E Street Band member Nils Lofgren admits that their induction last week into the Rock and Roll Hall of Fame was a bittersweet experience — because it came too late for fellow long-time Bruce Springsteen collaborators Clarence Clemons and Danny Federici.
Springsteen was inducted some 15 years ago — but, in a move some saw as odd, without his legendary backing group. Federici died of cancer in 2008; Clemons passed after a stroke in 2011. Both had been with the E Street Band since its founding in 1973.
“I particularly felt bad for Clarence, who was very upset,” Lofgren tells us, in an exclusive SER Sitdown. “And I really got upset with the hall when Danny got ill, because I thought: ‘C’mon, guys. It’s been 7, 8 years. They qualify. There’s no bureaucratic rule that would keep them out. Danny is sick with cancer. You’ve waited years to get the band in the hall, and they didn’t.’ It’s bittersweet, but still a great honor.”
In the meantime, Lofgren notes, E Street Band member Steven Van Zandt — with Springsteen since 1975 — has been working diligently to gain recognition for other seminal influences.
“I temper it with the reality that there is a lot of great musicians that are passionate about what they do, and play as good as me, and nobody even knows about them — let alone, make the hall’s list,” says Lofgren, who joined the E Street Band three decades ago. “My buddy Steve Van Zandt has personally championed a lot of British Invasion bands that belong, and gotten them in there single-handedly, so it’s an imperfect thing. The very principle of putting on a tux, and you stand over there because you don’t belong, is the exact antithesis of what rock ‘n’ roll is about. Nevertheless, to honor people like the more obscure musicians who played with Elvis, and James Jamerson, who didn’t get in for so long — and they should be in — to honor them and their work is a good thing.”
Rewind to 1999, though, and a lot of wrongs could have been righted. For Lofgren, inducting Springsteen with the E Street Band back then makes the most sense — and it would have ensured that Federici and Clemons were recognized in their own time.

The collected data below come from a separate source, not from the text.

File: config.mk
export PLATFORM = sky130hd
export DESIGN_NAME = instruction_fetch_unit
export DESIGN_NICKNAME = d
export VERILOG_FILES = /design/src/rtl/instruction_fetch_unit.sv
export SDC_FILE = /design/constraint.sdc
export NUM_CORES = 1
export LEC_CHECK = 0
export CAP_MARGIN = 20
export CORE_AREA = 2 2 96 98
export CTS_CLUSTER_SIZE = 20
export DETAILED_ROUTE_END_ITERATION = 8
export DIE_AREA = 0 0 98 100
export GPL_ROUTABILITY_DRIVEN = 0
export PLACE_DENSITY_LB_ADDON = 0.3
export SETUP_SLACK_MARGIN = 0.02
export SLEW_MARGIN = 20
export SYNTH_ARGS = -nofsm -noshare
export SYNTH_HDL_FRONTEND = slang
export SYNTH_SLANG_ARGS = --single-unit
File: constraint.sdc
create_clock -name clk -period 2.6 [get_ports clk]
set_input_delay 0.26 -clock clk [delete_from_list [all_inputs] [get_ports clk]]
set_output_delay 0.26 -clock clk [all_outputs]
set_load 0.05 [all_outputs]
File: src/rtl/instruction_fetch_unit.sv
// Instruction fetch unit: requests one word at a time from instruction memory,
// latches it into IR, waits for downstream to consume it, and supports redirects.
module instruction_fetch_unit #(
  parameter logic [31:0] RESET_PC = 32'h0000_0000,
  parameter logic [31:0] PC_STEP  = 32'd1
) (
  input  logic        clk,
  input  logic        Reset,
  output logic        MemReq,
  output logic [31:0] MemAddr,
  input  logic        MemReady,
  input  logic [31:0] MemData,
  input  logic        PCLoad,
  input  logic [31:0] PCLoadValue,
  output logic [31:0] IR,
  output logic        IRValid,
  input  logic        IRAccept,
  output logic [1:0]  InstructionFormat,
  output logic [1:0]  Extend,
  output logic [31:0] PC
);

  typedef enum logic [1:0] {
    S_IDLE     = 2'd0,
    S_WAIT_MEM = 2'd1,
    S_HOLD     = 2'd2
  } state_t;

  state_t      r_state;
  state_t      w_state_next;
  logic [31:0] r_pc;
  logic [31:0] w_pc_next;
  logic [31:0] r_ir;
  logic [31:0] w_ir_next;
  logic        r_ir_valid;
  logic        w_ir_valid_next;
  logic [1:0]  w_format;
  logic [1:0]  w_extend;

  always_ff @(posedge clk) begin
    if (Reset) begin
      r_state    <= S_IDLE;
      r_pc       <= RESET_PC;
      r_ir       <= 32'h0;
      r_ir_valid <= 1'b0;
    end else begin
      r_state    <= w_state_next;
      r_pc       <= w_pc_next;
      r_ir       <= w_ir_next;
      r_ir_valid <= w_ir_valid_next;
    end
  end

  // A redirect wins over memory data and over IRAccept, and always passes
  // through IDLE so the new address is never requested in the same cycle.
  always_comb begin
    w_state_next    = r_state;
    w_pc_next       = r_pc;
    w_ir_next       = r_ir;
    w_ir_valid_next = r_ir_valid;
    if (PCLoad) begin
      w_state_next    = S_IDLE;
      w_pc_next       = PCLoadValue;
      w_ir_valid_next = 1'b0;
    end else begin
      case (r_state)
        S_IDLE: begin
          w_state_next = S_WAIT_MEM;
        end
        S_WAIT_MEM: begin
          if (MemReady) begin
            w_ir_next       = MemData;
            w_pc_next       = r_pc + PC_STEP;
            w_ir_valid_next = 1'b1;
            w_state_next    = S_HOLD;
          end
        end
        S_HOLD: begin
          if (IRAccept) begin
            w_ir_valid_next = 1'b0;
            w_state_next    = S_WAIT_MEM;
          end
        end
        default: begin
          w_state_next    = S_IDLE;
          w_ir_valid_next = 1'b0;
        end
      endcase
    end
  end

  always_comb begin
    w_format = 2'd1;
    case (r_ir[5:4])
      2'b00:   w_format = 2'd0;
      2'b11:   w_format = 2'd2;
      default: w_format = 2'd1;
    endcase
    w_extend = (w_format == 2'd0) ? 2'd0 : {1'b0, r_ir[3]};
  end

  assign MemReq            = (r_state == S_WAIT_MEM);
  assign MemAddr           = r_pc;
  assign PC                = r_pc;
  assign IR                = r_ir;
  assign IRValid           = r_ir_valid;
  assign InstructionFormat = w_format;
  assign Extend            = w_extend;

endmodule

==> flow_summary.html, run 1 <==
<table>
<tr><th>Metric</th><th>Value</th></tr>
<tr><th colspan="2">Finish</th></tr>
<tr><td>Core occupancy in the finished layout</td><td>59.4%</td></tr>
<tr><td>Filler cell count in the final layout</td><td>805</td></tr>
<tr><td>Area grow syn2layout</td><td>51.3%</td></tr>
<tr><td>Final-stage net count</td><td>653</td></tr>
<tr><td>Antenna Diode Count</td><td>0</td></tr>
<tr><td>Ratio of cells with drive above 1 in the final layout</td><td>6.48%</td></tr>
<tr><th colspan="2">Die</th></tr>
<tr><td>Row Count</td><td>35</td></tr>
<tr><td>Initial core utilization</td><td>39.2%</td></tr>
<tr><td>Core area</td><td>8890 sq um</td></tr>
<tr><td>Die height</td><td>100 microns</td></tr>
<tr><td>Die X-Extent</td><td>98 microns</td></tr>
<tr><td>DIE AREA</td><td>9800 sq um</td></tr>
<tr><td>Number of top-level pins</td><td>171</td></tr>
<tr><th colspan="2">Run</th></tr>
<tr><td>Reported max-cap violation count</td><td>0</td></tr>
<tr><th colspan="2">Min path</th></tr>
<tr><td>Hold Crit Class</td><td>flip-flop to flip-flop</td></tr>
<tr><td>Hold Path Origin</td><td>IR[14]</td></tr>
<tr><th colspan="2">Logic synthesis</th></tr>
<tr><td>Dominant cells by area after synthesis</td><td>sky130_fd_sc_hd__dfxtp_1 (38%), sky130_fd_sc_hd__nand2_1 (8.9%), sky130_fd_sc_hd__buf_4 (7.1%)</td></tr>
<tr><td>Post-synthesis cell type with the largest combined area</td><td>sky130_fd_sc_hd__dfxtp_1</td></tr>
<tr><td>Share of the synthesized area in the top cell type</td><td>38.5%</td></tr>
<tr><td>Average footprint of a synthesized cell</td><td>7.79 sq um</td></tr>
<tr><td>Post-Syn Nets</td><td>520</td></tr>
<tr><td>Fraction of registers with async set/reset</td><td>0%</td></tr>
<tr><td>Count of flip-flops with a built-in enable after synthesis</td><td>0</td></tr>
<tr><td>Distinct cells, synth</td><td>46</td></tr>
<tr><td>Most common flop cell mapped by yosys</td><td>sky130_fd_sc_hd__dfxtp_1</td></tr>
<tr><td>Leading cell type by number of instances after synthesis</td><td>sky130_fd_sc_hd__nand2_1</td></tr>
<tr><td>Post-synth top cells</td><td>sky130_fd_sc_hd__nand2_1 (83), sky130_fd_sc_hd__dfxtp_1 (67), sky130_fd_sc_hd__a21oi_1 (39)</td></tr>
<tr><td>FF+latch count, synth</td><td>67</td></tr>
<tr><td>Synthesized instance count</td><td>448</td></tr>
<tr><td>Part of the Yosys area used for sequential elements</td><td>38.5%</td></tr>
<tr><td>Cell area after technology mapping</td><td>3490 sq um</td></tr>
<tr><td>Number of warning messages in the yosys log</td><td>0</td></tr>
<tr><th colspan="2">Route</th></tr>
<tr><td>Routed WL</td><td>11.0 mm</td></tr>
<tr><td>Violation count after the first detailed-routing iteration</td><td>188</td></tr>
<tr><td>Post-route DRC violation count</td><td>0</td></tr>
<tr><td>Routed wire per std cell</td><td>15.8 microns</td></tr>
<tr><td>Via total after detailed routing</td><td>3,747</td></tr>
<tr><td>Detailed-route vias per instance</td><td>5.38</td></tr>
<tr><td>Remaining antenna violation count after routing</td><td>0</td></tr>
<tr><td>Detailed-router iteration count before antenna repair</td><td>4</td></tr>
<tr><th colspan="2">Timing</th></tr>
<tr><td>Clock period minus worst slack</td><td>2.27 ns</td></tr>
<tr><td>Slew headroom</td><td>48.3%</td></tr>
<tr><td>Worst Max-Slew Pin Slew</td><td>0.775 ns</td></tr>
<tr><td>Clock skew</td><td>0.0116 ns</td></tr>
<tr><td>Worst Hold Slack</td><td>0.455 ns</td></tr>
<tr><td>Total Neg Setup Slack</td><td>0 ns</td></tr>
<tr><td>Slew Limit Fails</td><td>0</td></tr>
<tr><td>Final hold vios</td><td>0</td></tr>
<tr><td>Final period util</td><td>87.2%</td></tr>
<tr><td>Final-report setup violation count</td><td>0</td></tr>
<tr><td>Max Clock Freq</td><td>0.441 GHz</td></tr>
<tr><td>Setup repair after global routing missed its margin</td><td>false</td></tr>
<tr><td>Worst setup slack after layout</td><td>0.333 ns</td></tr>
<tr><th colspan="2">CTS</th></tr>
<tr><td>Max clock buf depth</td><td>2</td></tr>
<tr><td>Hold-fix buffers, CTS</td><td>0</td></tr>
<tr><td>Clock slew at the register clock pins of the worst setup and hold paths</td><td>0.07 ns</td></tr>
<tr><td>Number of levels in the clock H-tree</td><td>3</td></tr>
<tr><td>Post-CTS Setup Repair Bufs</td><td>0</td></tr>
<tr><td>Clock buffer count from CTS</td><td>9</td></tr>
<tr><td>Clock latency at the later pin of the worst-skew pair</td><td>0.33 ns</td></tr>
<tr><td>Clock root buffer master</td><td>sky130_fd_sc_hd__clkbuf_8</td></tr>
<tr><td>Number of gates resized after cts</td><td>0</td></tr>
<tr><td>CTS sink count</td><td>67</td></tr>
<tr><td>TritonCTS clock tree</td><td>done</td></tr>
<tr><th colspan="2">Critical path</th></tr>
<tr><td>Kind of end point of the critical path</td><td>output pin</td></tr>
<tr><td>Critical path origin</td><td>r_state[0]</td></tr>
<tr><td>Crit path to</td><td>MemReq</td></tr>
<tr><td>RR Endpoint</td><td>MemAddr[30]</td></tr>
<tr><td>Worst-case reg-to-reg path depth</td><td>4</td></tr>
<tr><td>Worst-path fanout max</td><td>8</td></tr>
<tr><td>Endpoint required time on the critical path</td><td>2.34 ns</td></tr>
<tr><td>Arrival time of the worst setup path</td><td>2.01 ns</td></tr>
<tr><td>Startpoint-to-endpoint class of the critical path</td><td>flip-flop to output pin</td></tr>
<tr><td>Type of element launching the critical path</td><td>flip-flop</td></tr>
<tr><td>Startpoint of the worst-slack reg-to-reg timing path</td><td>MemAddr[7]</td></tr>
<tr><td>Reg2reg setup slack</td><td>0.36 ns</td></tr>
<tr><th colspan="2">Power</th></tr>
<tr><td>Sequential share of power</td><td>41.5%</td></tr>
<tr><td>Relative contribution of combinational cells to total power</td><td>26.4%</td></tr>
<tr><td>Part of the total power dissipated in the clock network</td><td>32.1%</td></tr>
<tr><td>Cell leakage power</td><td>1.82 nW</td></tr>
<tr><td>Largest vdd supply drop</td><td>0.349 mV</td></tr>
<tr><td>Switching part of the total power</td><td>33.9%</td></tr>
<tr><td>Cell Pwr Density</td><td>523 nW/um^2</td></tr>
<tr><td>Int Power</td><td>1.83 mW</td></tr>
<tr><td>Switching power summed over all nets</td><td>0.936 mW</td></tr>
<tr><th colspan="2">Placed design</th></tr>
<tr><td>Place WS</td><td>0.354 ns</td></tr>
<tr><td>Number of port buffers</td><td>169</td></tr>
<tr><td>Detail Placement HPWL</td><td>8.23 mm</td></tr>
<tr><th colspan="2">GRT</th></tr>
<tr><td>Wire length of the first global-routing pass</td><td>17.5 mm</td></tr>
<tr><td>Maximum number of pins on one net before global-route repair</td><td>43</td></tr>
<tr><td>Number of antenna violations at the first check in global routing</td><td>0</td></tr>
<tr><td>Total global-route track usage</td><td>21.9%</td></tr>
<tr><td>Total overflow reported by the global router</td><td>0</td></tr>
<tr><td>Number of global-route vias before repair</td><td>3,550</td></tr>
<tr><th colspan="2">Outcome</th></tr>
<tr><td>Run status</td><td>finished, final reports clean</td></tr>
</table>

“I think that would have been appropriate,” Lofgren says. “I understood why they inducted Bruce on his own. Look, if someone had approached me about it, and I didn’t have a word with anyone in the band or management, I would have said: ‘Why don’t you put Bruce and the band in, and a few years later put Bruce in as a solo artist?’ It’s well deserved. That didn’t happen.”